**DATA PROVIDED**
* * * * *

**config.mk**
```make
export PLATFORM = sky130hd
export DESIGN_NAME = chfcr_regs
export DESIGN_NICKNAME = d
export VERILOG_FILES = /design/src/core/chfcr_pkg.sv /design/src/core/chfcr_regs.sv
export VERILOG_INCLUDE_DIRS = /design/src /design/src/core
export SDC_FILE = /design/constraint.sdc
export NUM_CORES = 1
export LEC_CHECK = 0
export BUFFER_PORTS_ARGS = -buffer_cell sky130_fd_sc_hd__buf_4
export CORE_ASPECT_RATIO = 1.25
export CORE_UTILIZATION = 40
export CTS_BUF_LIST = sky130_fd_sc_hd__clkbuf_4 sky130_fd_sc_hd__clkbuf_8 sky130_fd_sc_hd__clkbuf_16
export DETAILED_ROUTE_END_ITERATION = 6
export GPL_ROUTABILITY_DRIVEN = 0
export PLACE_DENSITY = 0.67
export SLEW_MARGIN = 10
export SYNTH_ARGS = -nofsm -noshare
export SYNTH_HDL_FRONTEND = slang
export SYNTH_SLANG_ARGS = --single-unit
```
**constraint.sdc**
```tcl
create_clock -name core_clk -period 5.2 [get_ports core_clk]
set_clock_uncertainty 0.05 [all_clocks]
set_input_delay 0.26 -clock core_clk [delete_from_list [all_inputs] [get_ports core_clk]]
set_output_delay 0.26 -clock core_clk [all_outputs]
set_load 0.02 [all_outputs]
```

* * * * *

**TASK OBJECTIVE**
Go through the entries and return each line where the word "constraint" appears.

**ANSWER TO THE EXERCISE**
export SDC_FILE = /design/constraint.sdc
**constraint.sdc**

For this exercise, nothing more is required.